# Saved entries
◇ ◇ ◇ ◇ ◇ ◇ ◇

--- config.mk ---
export PLATFORM = sky130hd
export DESIGN_NAME = decoder_3x8
export DESIGN_NICKNAME = d
export VERILOG_FILES = /design/src/rtl/decoder_3x8_pkg.sv /design/src/rtl/decoder_3x8_core.sv /design/src/rtl/decoder_3x8.sv
export SDC_FILE = /design/constraint.sdc
export NUM_CORES = 1
export LEC_CHECK = 0
export ABC_AREA = 1
export CORE_AREA = 2 2 39 41
export CTS_CLUSTER_SIZE = 8
export DETAILED_ROUTE_END_ITERATION = 16
export DIE_AREA = 0 0 41 43
export PLACE_DENSITY = 0.53
export SLEW_MARGIN = 20
export SYNTH_ARGS = -nofsm -noshare
export SYNTH_HDL_FRONTEND = slang
export SYNTH_SLANG_ARGS = --single-unit
--- constraint.sdc ---
create_clock -name clk -period 0.8 [get_ports clk]
set_input_delay 0.16 -clock clk [delete_from_list [all_inputs] [get_ports clk]]
set_output_delay 0.16 -clock clk [all_outputs]
set_load 0.05 [all_outputs]
--- src/rtl/decoder_3x8_pkg.sv ---
// decoder_3x8_pkg: shared widths and the active-high one-hot helper
package decoder_3x8_pkg;
  localparam int SEL_W = 3;
  localparam int OUT_W = 8;
  function automatic logic [OUT_W-1:0] onehot_of(input logic [SEL_W-1:0] sel);
    return OUT_W'(1) << sel;
  endfunction
endpackage
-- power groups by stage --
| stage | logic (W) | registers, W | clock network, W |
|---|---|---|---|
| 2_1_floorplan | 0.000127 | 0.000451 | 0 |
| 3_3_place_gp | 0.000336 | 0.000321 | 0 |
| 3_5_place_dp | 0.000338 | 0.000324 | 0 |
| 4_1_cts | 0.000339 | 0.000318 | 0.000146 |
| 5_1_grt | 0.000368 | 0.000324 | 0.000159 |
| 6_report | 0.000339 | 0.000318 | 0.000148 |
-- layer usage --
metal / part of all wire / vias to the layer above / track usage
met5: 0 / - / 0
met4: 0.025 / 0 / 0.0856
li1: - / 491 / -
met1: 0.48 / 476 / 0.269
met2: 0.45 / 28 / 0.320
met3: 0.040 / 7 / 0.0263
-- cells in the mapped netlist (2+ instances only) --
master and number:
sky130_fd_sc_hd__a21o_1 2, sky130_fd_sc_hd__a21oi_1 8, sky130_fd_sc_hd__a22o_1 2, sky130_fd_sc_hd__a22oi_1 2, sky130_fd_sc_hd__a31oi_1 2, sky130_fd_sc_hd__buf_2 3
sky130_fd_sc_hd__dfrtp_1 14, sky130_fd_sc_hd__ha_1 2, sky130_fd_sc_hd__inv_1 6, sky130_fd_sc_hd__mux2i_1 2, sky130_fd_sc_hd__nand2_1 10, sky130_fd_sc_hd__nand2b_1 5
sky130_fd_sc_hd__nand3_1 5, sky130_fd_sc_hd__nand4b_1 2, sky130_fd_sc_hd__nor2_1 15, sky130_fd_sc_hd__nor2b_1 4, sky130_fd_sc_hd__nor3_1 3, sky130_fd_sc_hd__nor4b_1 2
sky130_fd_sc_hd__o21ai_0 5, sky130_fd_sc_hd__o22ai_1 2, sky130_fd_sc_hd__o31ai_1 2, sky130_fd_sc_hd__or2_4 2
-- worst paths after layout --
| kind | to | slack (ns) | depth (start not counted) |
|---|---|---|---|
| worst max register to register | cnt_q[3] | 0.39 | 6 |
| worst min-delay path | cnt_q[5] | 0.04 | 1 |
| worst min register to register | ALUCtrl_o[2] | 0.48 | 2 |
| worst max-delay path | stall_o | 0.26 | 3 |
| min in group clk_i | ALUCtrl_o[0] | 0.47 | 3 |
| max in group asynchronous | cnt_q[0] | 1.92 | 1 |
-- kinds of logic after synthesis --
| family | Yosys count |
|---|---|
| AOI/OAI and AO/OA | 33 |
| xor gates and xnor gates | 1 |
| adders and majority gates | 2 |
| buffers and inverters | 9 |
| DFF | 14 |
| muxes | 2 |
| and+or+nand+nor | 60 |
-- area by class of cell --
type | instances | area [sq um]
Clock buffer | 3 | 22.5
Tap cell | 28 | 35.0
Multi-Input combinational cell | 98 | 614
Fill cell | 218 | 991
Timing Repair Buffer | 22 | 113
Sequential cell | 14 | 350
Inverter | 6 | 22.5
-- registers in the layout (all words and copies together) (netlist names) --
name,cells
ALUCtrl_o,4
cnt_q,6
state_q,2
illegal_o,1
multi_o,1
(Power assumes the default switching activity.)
===== src/rtl/opcode_alu.sv =====
// opcode_alu: 16-function ALU on two 12-bit unsigned operands, 32-bit registered result.
// Latency: 1 cycle (result of op/a/b at a rising edge appears on d after that edge), 1 op per cycle.
// Backpressure: none; op 15 (HOLD) freezes d. Optional flag outputs zf/nf under `OPCODE_FLAGS_EN.
module opcode_alu (
  input  logic        clk,
  input  logic        rst_n,
  input  logic [3:0]  op,
  input  logic [11:0] a,
  input  logic [11:0] b,
`ifdef OPCODE_FLAGS_EN
  output logic        zf,
  output logic        nf,
`endif
  output logic [31:0] d
);

  localparam logic [3:0] OP_HOLD = 4'd15;

  // Zero-extended operands so every arithmetic op is evaluated at full result width.
  logic [31:0] a_ext;
  logic [31:0] b_ext;
  assign a_ext = {20'b0, a};
  assign b_ext = {20'b0, b};

  // Rotate amount is b mod 12; doubling a and shifting exposes the rotated word in the top half.
  logic [3:0]  rot_amt;
  logic [23:0] rot_dbl;
  assign rot_amt = 4'(b % 12'd12);
  assign rot_dbl = {a, a} << rot_amt;

  // Division by zero is guarded so the divider never sees a zero divisor result path.
  logic [11:0] quo;
  logic [11:0] rem;
  assign quo = (b == 12'd0) ? 12'd0 : (a / b);
  assign rem = (b == 12'd0) ? a : (a % b);

  logic [31:0] nxt;

  // Decode every opcode into the value that d takes on the next edge.
  always_comb begin
    nxt = d;
    case (op)
      4'd0:  nxt = a_ext + b_ext;
      4'd1:  nxt = a_ext - b_ext;
      4'd2:  nxt = a_ext * b_ext;
      4'd3:  nxt = (b == 12'd0) ? 32'hFFFF_FFFF : {20'b0, quo};
      4'd4:  nxt = {20'b0, rem};
      4'd5:  nxt = {20'b0, a & b};
      4'd6:  nxt = {20'b0, a | b};
      4'd7:  nxt = {20'b0, a ^ b};
      4'd8:  nxt = {20'b0, ~a};
      4'd9:  nxt = a_ext << b[4:0];
      4'd10: nxt = {20'b0, a >> b[3:0]};
      4'd11: nxt = {20'b0, rot_dbl[23:12]};
      4'd12: nxt = {31'b0, (a == b)};
      4'd13: nxt = {31'b0, (a < b)};
      4'd14: nxt = {8'b0, a, b};
      4'd15: nxt = d;
    endcase
  end

  // Result register: cleared asynchronously, frozen during HOLD.
  always_ff @(posedge clk or negedge rst_n) begin
    if (!rst_n) begin
      d <= 32'd0;
    end else if (op != OP_HOLD) begin
      d <= nxt;
    end
  end

`ifdef OPCODE_FLAGS_EN
  // Flags track the value being loaded into d and freeze along with it during HOLD.
  always_ff @(posedge clk or negedge rst_n) begin
    if (!rst_n) begin
      zf <= 1'b0;
      nf <= 1'b0;
    end else if (op != OP_HOLD) begin
      zf <= (nxt == 32'd0);
      nf <= nxt[31];
    end
  end
`endif

endmodule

◇ ◇ ◇ ◇ ◇ ◇ ◇

# ACTION ITEM
Search the entries for the word "layout" and show every line that has it.

# TASK OUTPUT
-- worst paths after layout --
-- registers in the layout (all words and copies together) (netlist names) --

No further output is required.